The Memory Problem Was Real
If you used the C++ Zig compiler for any non-trivial project before 0.10.0, you encountered the memory usage. Compiling moderately-sized programs routinely consumed 1 to 4 gigabytes of RAM. The root causes were structural: the compiler held its entire AST and all intermediate state in memory simultaneously, used per-object heap allocation with all the fragmentation that entails, and performed no lazy analysis.
The self-hosted compiler addresses this through arena allocation (large allocations freed in bulk rather than individually), lazy analysis (only declarations that are actually referenced get analyzed), and the incremental compilation design. The result is roughly a 10x reduction in memory usage for typical workloads. For the Zig compiler compiling itself, the self-hosted compiler uses on the order of 100 to 400 megabytes where the C++ compiler would use multiple gigabytes.
For a systems language, memory consumption of the toolchain itself matters. If the compiler for your embedded systems language requires a gigabyte of RAM to run, that creates friction for CI environments, remote servers, and development on modest hardware.
Self-Hosting as Language Validation
There is a reason compiler developers treat self-hosting as a milestone worth announcing. Writing a compiler is one of the more demanding exercises in any programming language. A self-hosted compiler exercises the type system, the memory model, the standard library, the build system, and performance characteristics simultaneously. If the language is missing something important, compiler development will find it.
For Zig specifically, the self-hosted compiler is now the largest and most complex Zig program that exists. The team uses Zig’s comptime, error handling, and allocator conventions extensively throughout the compiler itself. Every time a Zig feature is awkward or buggy, the team experiences it directly. That feedback loop has practical value.
Andrew Kelley has said that Zig will not reach 1.0 until the language and toolchain are sufficiently stable. Self-hosting was a necessary step toward that, not because of any philosophical requirement, but because the C++ compiler had become an obstacle. Kelley described the C++ codebase as unmaintainable and the source of bugs that were nearly impossible to diagnose. Deleting it removed that entire category of problems.
Looking Back at the Transition
Reviewing this from early 2026, the 0.10.0 release looks like it delivered what the team promised. The memory situation improved substantially. Debug builds using the native backend are genuinely fast. The language server situation (through ZLS) improved because the self-hosted compiler’s analysis can be used directly by tooling rather than reimplementing Zig semantics separately.
The C backend also opened up platforms that LLVM does not target well, which matters for a language that explicitly wants to be a viable C replacement in embedded and niche environments.
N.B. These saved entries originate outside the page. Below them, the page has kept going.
## src/rtl/mem_bus_arbiter.sv

```systemverilog
// Arbitrates the shared RAM port between icache refills and dcache block loads/writebacks.
// Dcache has priority, and a grant-streak limit guarantees that the icache still makes progress.
module mem_bus_arbiter #(
    parameter int ADDR_WIDTH   = 16,
    parameter int BLOCK_WORDS  = 2,
    parameter int MAX_D_STREAK = 4
) (
    input  logic                  CLK,
    input  logic                  nRST,
    input  logic                  i_req,
    input  logic [ADDR_WIDTH-1:0] i_addr,
    output logic                  i_ack,
    output logic                  i_done,
    output logic [31:0]           i_load,
    input  logic                  d_req,
    input  logic                  d_wen,
    input  logic [ADDR_WIDTH-1:0] d_addr,
    input  logic [31:0]           d_store,
    output logic                  d_ack,
    output logic                  d_done,
    output logic [31:0]           d_load,
    output logic                  ram_ren,
    output logic                  ram_wen,
    output logic [ADDR_WIDTH-1:0] ram_addr,
    output logic [31:0]           ram_store,
    input  logic [31:0]           ram_load,
    input  logic                  ram_ready
);
    localparam int BW = (BLOCK_WORDS > 1) ? $clog2(BLOCK_WORDS) : 1;
    localparam int SW = $clog2(MAX_D_STREAK + 1);
    localparam logic [BW-1:0] LAST_BEAT = BW'(BLOCK_WORDS - 1);
    localparam logic [SW-1:0] SMAX      = SW'(MAX_D_STREAK);

    typedef enum logic [1:0] {IDLE, I_XFER, D_XFER} state_t;

    state_t          state;
    logic [BW-1:0]   beat_cnt;
    logic [SW-1:0]   d_streak;
    logic            grant_d;
    logic            grant_i;
    logic            last_beat;
    logic [ADDR_WIDTH-1:0] beat_offs;

    always_comb begin
        grant_d   = d_req & ~(i_req & (d_streak == SMAX));
        grant_i   = i_req & ~grant_d;
        last_beat = (beat_cnt == LAST_BEAT);
        beat_offs = ADDR_WIDTH'(beat_cnt) << 2;
    end

    always_ff @(posedge CLK or negedge nRST) begin
        if (!nRST) begin
            state    <= IDLE;
            beat_cnt <= '0;
            d_streak <= '0;
        end else begin
            case (state)
                IDLE: begin
                    if (grant_d) begin
                        state <= D_XFER;
                        // The streak only grows while the icache is actually waiting.
                        if (!i_req)
                            d_streak <= '0;
                        else if (d_streak != SMAX)
                            d_streak <= d_streak + 1'b1;
                    end else if (grant_i) begin
                        state    <= I_XFER;
                        d_streak <= '0;
                    end
                end
                default: begin
                    if (ram_ready) begin
                        if (last_beat) begin
                            beat_cnt <= '0;
                            state    <= IDLE;
                        end else begin
                            beat_cnt <= beat_cnt + 1'b1;
                        end
                    end
                end
            endcase
        end
    end

    // The beat handshake passes ram_ready straight through so that data is acked in the RAM's cycle.
    always_comb begin
        i_ack     = 1'b0;
        i_done    = 1'b0;
        i_load    = '0;
        d_ack     = 1'b0;
        d_done    = 1'b0;
        d_load    = '0;
        ram_ren   = 1'b0;
        ram_wen   = 1'b0;
        ram_addr  = '0;
        ram_store = '0;
        case (state)
            I_XFER: begin
                ram_ren  = 1'b1;
                ram_addr = i_addr + beat_offs;
                i_ack    = ram_ready;
                i_done   = ram_ready & last_beat;
                i_load   = ram_ready ? ram_load : '0;
            end
            D_XFER: begin
                ram_wen   = d_wen;
                ram_ren   = ~d_wen;
                ram_addr  = d_addr + beat_offs;
                ram_store = d_store;
                d_ack     = ram_ready;
                d_done    = ram_ready & last_beat;
                d_load    = ram_ready ? ram_load : '0;
            end
            default: ;
        endcase
    end
endmodule

```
The most distinctive thing about Zig’s path to self-hosting is not the technical achievement, which it shares with many other languages, but the bootstrap strategy. Choosing WebAssembly as a portable seed format and a small C interpreter as the only external dependency reflects the same values the language tries to embody in user code: minimal dependencies, portability, explicitness about what you’re relying on. The wasm blob is an unusual choice. It is also, given Zig’s goals, the most consistent one.